Reply 2/2
What does the term "construct" mean in this context? I might prefer to say we notice and observe similarities in the look and feel of the wall's straight surface, in the sounds of two horses, and so on. — Cabbage Farmer
We take the sense data from the world and represent it as a wall. We don't experience how we do this, we automatically do so. It's after this process that we can speak about noticing similarities and differences.
I'd prefer to say: The objects affect us the way they do in virtue of our disposition to be affected by such objects thus. It seems an empirical question, which of our perceptual dispositions are innate and which are acquired -- or perhaps it's better to ask, in what respect is a perceptual disposition innate and in what respect is it acquired. — Cabbage Farmer
That's a good formulation.
I'm no more inclined to say that music is "mere sound" than to say that speech is "mere sound", writing is "mere ink", or animals are "mere molecules" — Cabbage Farmer
This is the difference between what science says about "sounds" and "molecules" vs our experience of them as intelligent, sentient creatures. If we describe the phenomenon of music such as Beethoven's 9th, then we speak about sound waves and amplitudes. The property "sublime", "creative", "moving" and so forth, should not figure in a scientific description of facts, I think.
I suspect that humans learned to recognize, construct, and speak about triangular things before they arrived at that mathematical idealization; and it seems the precise geometrical concepts were designed to help us measure, describe, and construct the real things, not to replace them. I'm inclined to say it's the original, rough and practical, concept of triangle, not the mathematically precise concept of triangle, that's ordinarily applied in perceptual judgment. I see no reason to declare that the shape of a real thing must be perfectly similar to an ideal shape in order to count as triangular -- for instance, a triangular plot of land, a triangular altar, a triangular plow. — Cabbage Farmer
We may say the word "triangle" before we have a clear conception of what it is. But if we did not have an innate concept of triangle, we would see three lines connecting and often not very well. We could call it that a "triangle", but I think that wouldn't tell us anything about them any more than calling a group of people a "nation" tells us about people.

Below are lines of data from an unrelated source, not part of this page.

===== config.mk =====
export PLATFORM = sky130hd
export DESIGN_NAME = sqd_pattern_tx
export DESIGN_NICKNAME = d
export VERILOG_FILES = /design/src/rtl/sqd_pattern_tx.sv
export SDC_FILE = /design/constraint.sdc
export NUM_CORES = 1
export LEC_CHECK = 0
export ABC_AREA = 1
export ABC_CLOCK_PERIOD_IN_PS = 2800
export CAP_MARGIN = 20
export CORE_MARGIN = 1.5
export CORE_UTILIZATION = 25
export CTS_BUF_LIST = sky130_fd_sc_hd__clkbuf_4 sky130_fd_sc_hd__clkbuf_8
export DETAILED_ROUTE_END_ITERATION = 10
export GPL_TIMING_DRIVEN = 1
export PLACE_DENSITY_LB_ADDON = 0.05
export SETUP_SLACK_MARGIN = 0.02
export SLEW_MARGIN = 25
export SYNTH_ARGS = -nofsm -noshare
export SYNTH_HDL_FRONTEND = slang
export SYNTH_SLANG_ARGS = --single-unit

===== constraint.sdc =====
create_clock -name CLK -period 2.8 [get_ports CLK]
set_clock_uncertainty 0.1 [all_clocks]
set_input_delay 0.56 -clock CLK [delete_from_list [all_inputs] [get_ports CLK]]
set_output_delay 0.56 -clock CLK [all_outputs]
set_load 0.02 [all_outputs]

===== src/rtl/sqd_pattern_tx.sv =====
// Serial pattern transmitter: shifts a captured PAT_W-bit pattern out MSB-first,
// repeating it REPEAT times with an optional idle gap between repetitions.
module sqd_pattern_tx #(
  parameter int   PAT_W      = 4,
  parameter int   CNT_W      = 4,
  parameter int   GAP_CYCLES = 0,
  parameter logic IDLE_BIT   = 1'b0
) (
  input  logic             CLK,
  input  logic             RESET,
  input  logic             LOAD,
  input  logic [PAT_W-1:0] PATTERN,
  input  logic [CNT_W-1:0] REPEAT,
  input  logic             ABORT,
  output logic             X_OUT,
  output logic             BIT_VALID,
  output logic             FRAME_END,
  output logic             BUSY,
  output logic             DONE
);

  localparam int IW = $clog2(PAT_W);
  localparam int GW = (GAP_CYCLES > 1) ? $clog2(GAP_CYCLES) : 1;
  localparam logic [IW-1:0] LAST_IDX = IW'(PAT_W - 1);
  localparam logic [IW-1:0] PEN_IDX  = IW'(PAT_W - 2);
  localparam logic [GW-1:0] GAP_LAST = GW'(GAP_CYCLES - 1);

  typedef enum logic [1:0] {S_IDLE, S_SEND, S_GAP} state_t;

  state_t             state_q, state_d;
  logic [PAT_W-1:0]   pat_q, pat_d;
  logic [PAT_W-1:0]   shreg_q, shreg_d;
  logic [CNT_W-1:0]   rep_q, rep_d;
  logic [IW-1:0]      idx_q, idx_d;
  logic [GW-1:0]      gap_q, gap_d;
  logic               x_d, bv_d, fe_d, busy_d, done_d;

  always_comb begin
    // NOTE: every signal gets a default before the case so no path leaves one unassigned (no latches).
    state_d = state_q;
    pat_d   = pat_q;
    shreg_d = shreg_q;
    rep_d   = rep_q;
    idx_d   = idx_q;
    gap_d   = gap_q;
    x_d     = IDLE_BIT;
    bv_d    = 1'b0;
    fe_d    = 1'b0;
    busy_d  = 1'b0;
    done_d  = 1'b0;

    case (state_q)
      S_IDLE: begin
        if (LOAD && (REPEAT != '0)) begin
          state_d = S_SEND;
          pat_d   = PATTERN;
          shreg_d = PATTERN;
          rep_d   = REPEAT;
          idx_d   = '0;
          x_d     = PATTERN[PAT_W-1];
          bv_d    = 1'b1;
          busy_d  = 1'b1;
        end
      end

      S_SEND: begin
        if (ABORT) begin
          state_d = S_IDLE;
          rep_d   = '0;
          idx_d   = '0;
          gap_d   = '0;
        end else if (idx_q == LAST_IDX) begin
          if (rep_q > CNT_W'(1)) begin
            rep_d  = rep_q - CNT_W'(1);
            busy_d = 1'b1;
            if (GAP_CYCLES > 0) begin
              state_d = S_GAP;
              gap_d   = '0;
            end else begin
              // Back-to-back: the next frame's MSB follows the previous LSB directly.
              shreg_d = pat_q;
              idx_d   = '0;
              x_d     = pat_q[PAT_W-1];
              bv_d    = 1'b1;
            end
          end else begin
            state_d = S_IDLE;
            rep_d   = '0;
            idx_d   = '0;
            done_d  = 1'b1;
          end
        end else begin
          shreg_d = shreg_q << 1;
          idx_d   = idx_q + IW'(1);
          x_d     = shreg_q[PAT_W-2];
          bv_d    = 1'b1;
          fe_d    = (idx_q == PEN_IDX);
          busy_d  = 1'b1;
        end
      end

      S_GAP: begin
        if (ABORT) begin
          state_d = S_IDLE;
          rep_d   = '0;
          idx_d   = '0;
          gap_d   = '0;
        end else if (gap_q == GAP_LAST) begin
          state_d = S_SEND;
          gap_d   = '0;
          shreg_d = pat_q;
          idx_d   = '0;
          x_d     = pat_q[PAT_W-1];
          bv_d    = 1'b1;
          busy_d  = 1'b1;
        end else begin
          gap_d  = gap_q + GW'(1);
          busy_d = 1'b1;
        end
      end

      default: state_d = S_IDLE;
    endcase
  end

  // NOTE: sequential state uses non-blocking assignments so all registers update together at the edge.
  always_ff @(posedge CLK) begin
    if (RESET) begin
      state_q   <= S_IDLE;
      pat_q     <= '0;
      shreg_q   <= '0;
      rep_q     <= '0;
      idx_q     <= '0;
      gap_q     <= '0;
      X_OUT     <= IDLE_BIT;
      BIT_VALID <= 1'b0;
      FRAME_END <= 1'b0;
      BUSY      <= 1'b0;
      DONE      <= 1'b0;
    end else begin
      state_q   <= state_d;
      pat_q     <= pat_d;
      shreg_q   <= shreg_d;
      rep_q     <= rep_d;
      idx_q     <= idx_d;
      gap_q     <= gap_d;
      X_OUT     <= x_d;
      BIT_VALID <= bv_d;
      FRAME_END <= fe_d;
      BUSY      <= busy_d;
      DONE      <= done_d;
    end
  end

endmodule
==> src/rtl/sign_extend_unit.sv <==
// Immediate-extension stage: widens an IN_W-bit instruction immediate to an
// OUT_W-bit operand using one of four placement modes (sign, zero, upper,
// byte-sign). The result is registered, giving exactly one cycle of latency.
// Full throughput, no back-pressure.
//
// Parameter constraints: 8 <= IN_W <= OUT_W. UPPER mode also needs
// OUT_W >= 2*IN_W. The defaults (16 -> 32) meet both.
module sign_extend_unit #(
  parameter int IN_W  = 16,
  parameter int OUT_W = 32
) (
  input  logic             clk,
  input  logic             rst,
  input  logic             in_valid,
  input  logic [1:0]       MODE,
  input  logic [IN_W-1:0]  INPUT,
  output logic [OUT_W-1:0] OUTPUT,
  output logic             out_valid
);

  localparam int PAD_W  = OUT_W - IN_W;
  localparam int BYTE_W = 8;

  typedef enum logic [1:0] {
    MODE_SIGN  = 2'b00,
    MODE_ZERO  = 2'b01,
    MODE_UPPER = 2'b10,
    MODE_BYTE  = 2'b11
  } mode_e;

  mode_e            mode_sel;
  logic [OUT_W-1:0] result_d;
  logic [OUT_W-1:0] output_q;
  logic             valid_q;

  assign mode_sel = mode_e'(MODE);

  // Select the extended operand for the requested mode; pure wiring, no arithmetic.
  always_comb begin
    // NOTE: a default before the case keeps every path assigned, so no latch is inferred.
    result_d = '0;
    unique case (mode_sel)
      MODE_SIGN:  result_d = {{PAD_W{INPUT[IN_W-1]}}, INPUT};
      MODE_ZERO:  result_d = {{PAD_W{1'b0}}, INPUT};
      MODE_UPPER: result_d = {INPUT, {PAD_W{1'b0}}};
      MODE_BYTE:  result_d = {{(OUT_W-BYTE_W){INPUT[BYTE_W-1]}}, INPUT[BYTE_W-1:0]};
      default:    result_d = '0;
    endcase
  end

  // Output register: reset wins; otherwise capture on in_valid and hold while idle.
  always_ff @(posedge clk) begin
    // NOTE: non-blocking assignments here so every register samples pre-edge values.
    if (rst) begin
      output_q <= '0;
      valid_q  <= 1'b0;
    end else begin
      valid_q <= in_valid;
      if (in_valid) begin
        output_q <= result_d;
      end
    end
  end

  assign OUTPUT    = output_q;
  assign out_valid = valid_q;

endmodule
**config.mk**
```make
export PLATFORM = sky130hd
export DESIGN_NAME = score_display
export DESIGN_NICKNAME = d
export VERILOG_FILES = /design/src/rtl/whack_pkg.sv /design/src/rtl/score_display_bin2bcd_seq.sv /design/src/rtl/score_display.sv
export SDC_FILE = /design/constraint.sdc
export NUM_CORES = 1
export LEC_CHECK = 0
export BUFFER_PORTS_ARGS = -buffer_cell sky130_fd_sc_hd__buf_2
export CAP_MARGIN = 15
export CORE_MARGIN = 3
export CORE_UTILIZATION = 41
export CTS_CLUSTER_DIAMETER = 60
export DETAILED_ROUTE_END_ITERATION = 7
export GPL_TIMING_DRIVEN = 0
export PLACE_DENSITY_LB_ADDON = 0.3
export SETUP_SLACK_MARGIN = 0.02
export SLEW_MARGIN = 20
export SYNTH_ARGS = -nofsm -noshare
export SYNTH_HDL_FRONTEND = slang
export SYNTH_SLANG_ARGS = --single-unit
```
**constraint.sdc**
```tcl
create_clock -name clk -period 4 [get_ports clk]
set_input_delay 0.2 -clock clk [delete_from_list [all_inputs] [get_ports clk]]
set_output_delay 0.2 -clock clk [all_outputs]
set_load 0.02 [all_outputs]
```
### src/rtl/pzbcm_wrr_arbiter.sv
// rtl/pzbcm_wrr_arbiter.sv - weighted round-robin arbiter with registered, held grants and a free handshake
// Optional: define PZBCM_WRR_ARBITER_WEIGHT_ZERO_SKIP_EN to mask zero-weight requesters out of arbitration.
module pzbcm_wrr_arbiter #(
  parameter int REQUESTS      = 4,
  parameter int WEIGHT_WIDTH  = 8,
  parameter bit ONEHOT_GRANT  = 1,
  localparam int GRANT_WIDTH  = ONEHOT_GRANT ? REQUESTS : ((REQUESTS > 1) ? $clog2(REQUESTS) : 1)
) (
  input  logic                             i_clk,
  input  logic                             i_rst_n,
  input  logic                             i_clear,
  input  logic [REQUESTS*WEIGHT_WIDTH-1:0] i_weight,
  input  logic [REQUESTS-1:0]              i_request,
  input  logic                             i_free,
  output logic                             o_grant_valid,
  output logic [GRANT_WIDTH-1:0]           o_grant
);
  localparam int IDX_W = (REQUESTS > 1) ? $clog2(REQUESTS) : 1;
  localparam logic [IDX_W-1:0] PTR_RESET = IDX_W'(REQUESTS - 1);

  typedef enum logic {IDLE, GRANTED} state_t;

  state_t                  state, state_next;
  logic [IDX_W-1:0]        grantee, grantee_next;
  logic [IDX_W-1:0]        pointer, pointer_next;
  logic [WEIGHT_WIDTH-1:0] credit, credit_next;
  logic [WEIGHT_WIDTH-1:0] weights [REQUESTS];
  logic [REQUESTS-1:0]     candidates;
  logic [IDX_W-1:0]        search_idx;
  logic [IDX_W-1:0]        winner;
  logic                    found;
  logic [WEIGHT_WIDTH-1:0] load_credit;

  always_comb begin
    for (int i = 0; i < REQUESTS; i++) begin
      weights[i] = i_weight[i*WEIGHT_WIDTH +: WEIGHT_WIDTH];
    end
  end

`ifdef PZBCM_WRR_ARBITER_WEIGHT_ZERO_SKIP_EN
  always_comb begin
    for (int i = 0; i < REQUESTS; i++) begin
      candidates[i] = i_request[i] && (weights[i] != '0);
    end
  end
`else
  assign candidates = i_request;
`endif

  // Cyclic search starting just after the last new grantee, so it ends up lowest priority.
  always_comb begin
    found      = 1'b0;
    winner     = pointer;
    search_idx = pointer;
    for (int off = 1; off <= REQUESTS; off++) begin
      search_idx = IDX_W'((int'(pointer) + off) % REQUESTS);
      if (!found && candidates[search_idx]) begin
        found  = 1'b1;
        winner = search_idx;
      end
    end
  end

  // Weight 0 loads the same credit as weight 1: one transaction per turn.
  assign load_credit = (weights[winner] == '0) ? '0 : weights[winner] - WEIGHT_WIDTH'(1);

  always_comb begin
    state_next   = state;
    grantee_next = grantee;
    pointer_next = pointer;
    credit_next  = credit;
    if (i_clear) begin
      state_next   = IDLE;
      pointer_next = PTR_RESET;
      credit_next  = '0;
    end else if (state == IDLE) begin
      if (found) begin
        state_next   = GRANTED;
        grantee_next = winner;
        pointer_next = winner;
        credit_next  = load_credit;
      end
    end else if (i_free && (credit != '0) && i_request[grantee]) begin
      credit_next = credit - WEIGHT_WIDTH'(1);
    end else if (i_free || !i_request[grantee]) begin
      // A withdrawn request acts as a free that also forfeits the remaining credit.
      if (found) begin
        grantee_next = winner;
        pointer_next = winner;
        credit_next  = load_credit;
      end else begin
        state_next  = IDLE;
        credit_next = '0;
      end
    end
  end

  always_ff @(posedge i_clk or negedge i_rst_n) begin
    if (!i_rst_n) begin
      state   <= IDLE;
      grantee <= '0;
      pointer <= PTR_RESET;
      credit  <= '0;
    end else begin
      state   <= state_next;
      grantee <= grantee_next;
      pointer <= pointer_next;
      credit  <= credit_next;
    end
  end

  assign o_grant_valid = (state == GRANTED);

  generate
    if (ONEHOT_GRANT) begin : g_onehot
      assign o_grant = o_grant_valid ? (GRANT_WIDTH'(1) << grantee) : '0;
    end else begin : g_index
      assign o_grant = o_grant_valid ? GRANT_WIDTH'(grantee) : '0;
    end
  endgenerate
endmodule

I see no reason to suppose that "empirical concepts" like "horse" and "star" are likewise "innate and implicit". To the contrary, it seems clear that we acquire such concepts only through acquaintance with instances of the corresponding objects in experience; and empirical sciences like biology and astronomy depend on the investigation of those particulars. — Cabbage Farmer
This is an extremely difficult topic to talk sensibly about, in my opinion, one that could very well lead to an entire different thread. The best way I can talk about this topic briefly would be to ask you to consider at an early age, when you found out what a "horse" and a "star" was, how many times did you have to see it and for how long did you have to be experiencing such objects such that you could see another one of its kind and call that other thing a "horse" and a "star"?
I think that if we attach "learning" or acquaintance with experience, it would take us forever to walk through a hallway, much less a beach or a forest.
The things science studies are postulated as being mind-independent. Our ordinary notion of "star" and "horse" do not apply to the science. I think this video explain the outline rather well, you may want to see all of it on 2x speed, but the relevant idea begins at minute 4:38:
https://www.youtube.com/watch?v=0ozZdrFQfTU&t=127s
He seems to suggest that a "mind" must be "one with that which it perceives" in order to "know or comprehend it". That mysterious criterion is fleshed out by the accompanying claim that a mind cannot "know or comprehend" anything "at a distance". This sounds way off the rails to me. Perhaps the passage puts egregiously unwarranted spin on the term "comprehension". I'm tempted to conclude that these extraordinary formulas are signs of Cudworth's ignorance of the integrity of the physical connections, revealed by empirical investigation since Cudworth's time, which link perceivers to distant objects in exteroception. — Cabbage Farmer
He's very wordy and can often be obscure. What I think he says is that by just sensing the object, we don't get any ideas from them. It's only when we think about the phenomenon carefully, that we're surprised to discover things about them. We see apples falling down, we use to believe that this meant "apples going to there natural place". But when Newton became puzzled by this and started thinking "why do apples fall instead of going up" he discovered important things about the world, through his experiments and calculations.
We can only experiment on what we have available to us as inquiring creatures, for instance, we could not do physics if we had no mathematical capacity, which is innate. That's the rough idea.
And our culturally mediated conceptual capacities play an extremely important role in determining the character of the perceptual judgments we're disposed to make on the basis of perception. — Cabbage Farmer
They certainly do to an extent, especially in folk psychological explanations of the world. It's quite interesting.
It seems to me that I say all this on purely phenomenological grounds, without extraneous "metaphysical" commitments or implications. — Cabbage Farmer
Yes. We can do most things in philosophy without metaphysical commitments. We can put that aside for these discussions.